Bueno y malo
Escribía Terencio en su Heautontimorumenos que:
«las cosas son lo que de ellas hace el que las posee: buenas, para quien sabe usarlas, malas, para quien las usa mal»
Es decir, que per se ni son buena ni son malas, simplemente son. Será cómo se haga uso de ellas que caigan dentro del campo del bien o del mal. Algo así decían los estoicos para los que el dolor, la muerte, cualquier mal que se nos pueda ocurrir no está más que en nuestra mente. Que si somos capaces de darnos cuenta de ello, de que el torturador no nos puede dañar si no queremos, incluso aunque nos esté horadando el cuerpo con punzones, entonces, descubriremos que el mal o el bien están en nosotros. También era de opinión similar Platón cuando aseguraba que el injusto nunca puede ser feliz, mientras que el justo lo será aunque esté en el potro de tortura. Por lo mismo que decía Terencio, por lo mismo que al enfermo del estómago todo lo que toma le sienta mal.

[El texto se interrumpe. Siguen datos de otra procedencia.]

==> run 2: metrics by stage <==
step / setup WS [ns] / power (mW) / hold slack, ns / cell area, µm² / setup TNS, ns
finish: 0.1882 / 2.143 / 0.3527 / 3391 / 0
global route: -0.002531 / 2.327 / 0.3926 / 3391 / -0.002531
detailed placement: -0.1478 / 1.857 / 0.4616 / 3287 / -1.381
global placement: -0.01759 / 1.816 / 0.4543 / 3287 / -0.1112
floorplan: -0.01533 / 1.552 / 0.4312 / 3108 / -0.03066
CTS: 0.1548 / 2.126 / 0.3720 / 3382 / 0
## config.mk

```make
export PLATFORM = sky130hd
export DESIGN_NAME = systolic_result_drain
export DESIGN_NICKNAME = d
export VERILOG_FILES = /design/src/rtl/systolic_result_drain.sv
export SDC_FILE = /design/constraint.sdc
export NUM_CORES = 1
export LEC_CHECK = 0
export CORE_UTILIZATION = 54
export DETAILED_ROUTE_END_ITERATION = 6
export PLACE_DENSITY = 0.95
export SYNTH_ARGS = -nofsm -noshare
export SYNTH_HDL_FRONTEND = slang
export SYNTH_SLANG_ARGS = --single-unit
export TNS_END_PERCENT = 50
```

## constraint.sdc

```tcl
create_clock -name clk -period 22.1 [get_ports clk]
set_clock_uncertainty 0.05 [all_clocks]
set_input_delay 4.42 -clock clk [delete_from_list [all_inputs] [get_ports clk]]
set_output_delay 4.42 -clock clk [all_outputs]
set_load 0.02 [all_outputs]
```

## src/rtl/systolic_result_drain.sv

```systemverilog
// systolic_result_drain: snapshots the 3x3 array result vector on a done rise
// and streams the nine words over valid/ready, flagging dropped frames.
module systolic_result_drain #(
  parameter int N_OUT  = 9,
  parameter int DATA_W = 32,
  parameter int IDX_W  = 4
) (
  input  logic                          clk,
  input  logic                          rst,
  input  logic [N_OUT-1:0][DATA_W-1:0]  out,
  input  logic                          done,
  output logic [DATA_W-1:0]             m_data,
  output logic [IDX_W-1:0]              m_idx,
  output logic                          m_last,
  output logic                          m_valid,
  input  logic                          m_ready,
  output logic                          busy,
  output logic                          overrun,
  input  logic                          clr_overrun,
  output logic [7:0]                    frame_cnt
);
  typedef enum logic {IDLE, STREAM} state_t;
  localparam logic [IDX_W-1:0] LAST = IDX_W'(N_OUT - 1);
  state_t                         state_q, state_d;
  logic                           done_q;
  logic [IDX_W-1:0]               idx_q, idx_d;
  logic [N_OUT-1:0][DATA_W-1:0]   buf_q, buf_d;
  logic                           overrun_q, overrun_d;
  logic [7:0]                     frame_cnt_q, frame_cnt_d;
  logic                           done_rise, xfer, last_xfer, load, drop;
  always_ff @(posedge clk or posedge rst)
    if (rst) state_q <= IDLE;
    else     state_q <= state_d;
  // A final-word transfer frees the buffer in the same cycle, so a coinciding
  // rise reloads it instead of being dropped.
  always_comb begin
    done_rise = done & ~done_q;
    xfer      = (state_q == STREAM) & m_ready;
    last_xfer = xfer & (idx_q == LAST);
    load      = done_rise & ((state_q == IDLE) | last_xfer);
    drop      = done_rise & ~load;
    state_d   = load ? STREAM : last_xfer ? IDLE : state_q;
  end
  always_comb begin
    m_valid   = state_q == STREAM;
    busy      = state_q == STREAM;
    m_data    = (state_q == STREAM) ? buf_q[idx_q] : '0;
    m_idx     = idx_q;
    m_last    = (state_q == STREAM) & (idx_q == LAST);
    overrun   = overrun_q;
    frame_cnt = frame_cnt_q;
  end
  always_comb begin
    idx_d       = load ? '0 : xfer ? ((idx_q == LAST) ? '0 : idx_q + 1'b1) : idx_q;
    buf_d       = load ? out : buf_q;
    overrun_d   = drop | (overrun_q & ~clr_overrun);
    frame_cnt_d = frame_cnt_q + {7'd0, last_xfer};
  end
  always_ff @(posedge clk or posedge rst)
    if (rst) begin
      done_q      <= 1'b0;
      idx_q       <= '0;
      buf_q       <= '0;
      overrun_q   <= 1'b0;
      frame_cnt_q <= '0;
    end else begin
      done_q      <= done;
      idx_q       <= idx_d;
      buf_q       <= buf_d;
      overrun_q   <= overrun_d;
      frame_cnt_q <= frame_cnt_d;
    end
endmodule

```

==> run metrics, run 1 <==
status=finished clean; mapped cell area=0.01383 mm^2; WHS Path Cells=1; Yosys reg bits=303; GRT overflow=0; GP Congestion=0.8458; die area=0.02625 mm^2; total power=2.674 mW; Post-CTS Hold Buffers=0; Antenna Nets Post-Route=0; Crit. End Element=output pin; PD cells=144.9 mW/mm^2; RR Endpoint=buf_q[147]; share of cells above drive strength 1=14.87%; drt total wl=36,320 um; CTS resizes=0; RSZ-0062 raised after global routing=no; FP Rows=58; design area=0.01845 mm^2; vias in the first global route=9,895; Core Region=0.02518 mm^2; Mean Syn Cell Area=14.74 um^2; Post-CTS Setup Bufs=0; CP arrival=4.35 ns; fin nets=1,553; CTS Root Cell=clkbuf_16; Finished Layout Cells=1,609; Routed WL per cell=22.58 um; leakage power=7.802 nW; Clock Latency Late Sink=0.50 ns; Syn-to-layout area delta=33.45%; Synth warnings=0; most common cell after layout, fill and taps aside=clkdlybuf4s50_1; global-route wire length before repair=56,650 um; footprint of the multi-input gates=0.005739 mm^2; ys flop type=dfrtp_1; Net Count, Synth=1,235; most frequent cells in the layout=340 x clkdlybuf4s50_1, 301 x dfrtp_1, 200 x mux2_1; CTS Sinks=303; vias per inst=5.709; worst r2r src=m_idx[0]; final-report hold violation count=0; Die Y=162.0 um; crit-path max FO=60; Netlist cell types=38; Filler cells=1,526; CTS Buffer Depth=3; WP data required=17.63 ns; final setup fails=0; sequential element share of the synthesized area=54.83%; dpl ws=13.77 ns; async set or reset register ratio after synthesis=100.0%; HPWL after DPL=25,430 um; Worst setup SP type=flop; register area=0.007587 mm^2; slew margin rel.=18.54%; worst hold path type=reg -> reg; number of buffers created by CTS=34; IO buf count=340; Crit Path Category=reg -> out; max-slew violations=0; largest net degree at the start of global routing=175; CTS tree=yes; Final Cycle Share=39.92%; Tot GR Track Use=28.49%; Vias=9,185; H-tree depth=2; Tmin final=8.823 ns; initial core utilization=54.91%; Worst-Margin Slew=1.212 ns; EDFF count, synth=0; FMAX=113.3 MHz; max-cap violations=0; R2R cell count=8; initial DRC count=568; WHS Endpoint=frame_cnt[7]; VDD IR max=105.6 uV; DP Area=0.01728 mm^2; final setup margin=13.28 ns; Worst-path clk slew=0.06 ns; TNS Setup=0 ns; Die W=162.0 um; I/O Pins=341; cells after synthesis=938; # DRC=0; min-delay src=frame_cnt[7]; initial antenna violation count=1; TritonRoute pass-1 iters=5; cell count after placement=1,550; Reg2Reg Setup Slack=17.93 ns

Estas ideas no son tan caducas como puede parecer, puesto que el cristianismo ha pregonado esa idea, apostando por el alejamiento de las pasiones, por volverse a sí mismo para seguir el camino hacia Dios, como nos aconsejaba San Agustín. Abandonando la parte animal de nosotros, para dejar volar la divina, el alma, sacarla de la cárcel que es nuestro cuerpo. Así, también descubriremos no que el mal no existe, sino que no nos puede ni debe afectar, que debemos estar por encima de él, más allá de él, de manera que nos convirtamos en intocables, como así lo fuera Jesús en el desierto ante las propuestas del diablo.
En la filosofía oriental, especialmente en el budismo, encontramos una visión similar. El Buda enseñó que el sufrimiento es una parte inherente de la vida, pero que podemos liberarnos de él a través de la práctica de la meditación y la adopción de una vida ética. Al igual que los estoicos, los budistas sostienen que nuestras reacciones a las circunstancias, más que las circunstancias mismas, determinan nuestra experiencia de sufrimiento o felicidad. En otras palabras, el bien y el mal residen en nuestra mente, en nuestra interpretación y respuesta a los eventos de la vida.
En la psicología moderna, encontramos ecos de estas antiguas filosofías. Los psicólogos cognitivos, por ejemplo, sostienen que nuestros pensamientos y creencias sobre nosotros mismos y el mundo determinan en gran medida nuestras emociones y comportamientos. Si cambiamos nuestros pensamientos, podemos cambiar nuestras emociones y comportamientos. De manera similar, los terapeutas de orientación existencial sostienen que, aunque no podemos controlar muchos de los eventos de la vida, siempre tenemos la libertad de elegir cómo responder a ellos.
Es cierto que en la actualidad no es esta la corriente dominante, por lo menos en occidente. Sin embargo, sí que sigue manteniendo cierto encanto. Que podamos controlar el mal porque depende de nosotros, sería un superpoder muy apetecible. Pero, ah, claro, tiene truco.
Esta capacidad, como todo superpoder, conlleva una gran responsabilidad, sólo podría ser mantenida alejándonos de las pasiones, dejando de sentir, o minimizando lo que sentimos. Porque, como dijo Horacio:
«a quien le atormenta el deseo o el miedo, su casa le agradará tanto como un cuadro a un legañoso, o un ungüento a un gotoso»
Y en una época donde la moderación brilla por su ausencia, es difícil dejarse no atormentar ya sea por el deseo, ya sea por el miedo.
Por otra parte, los descubrimientos científicos, que focalizan buena parte de la sensación de dolor en la genética, hasta el punto que ciertas personas, gracias o por culpa de determinado gen, son incapaces de sentir dolor. Lo que podría en cierta medida darle la razón a Terencio y compañía. Si el dolor, en última instancia, depende de nuestra constitución física, ¿dónde podemos situar el mal o el bien si no es en nuestro interior?
Claro que esto sólo mostraría cierta luz respecto al daño físico, ¿qué haríamos con el moral? ¿También depende de nosotros? ¿Tampoco existe?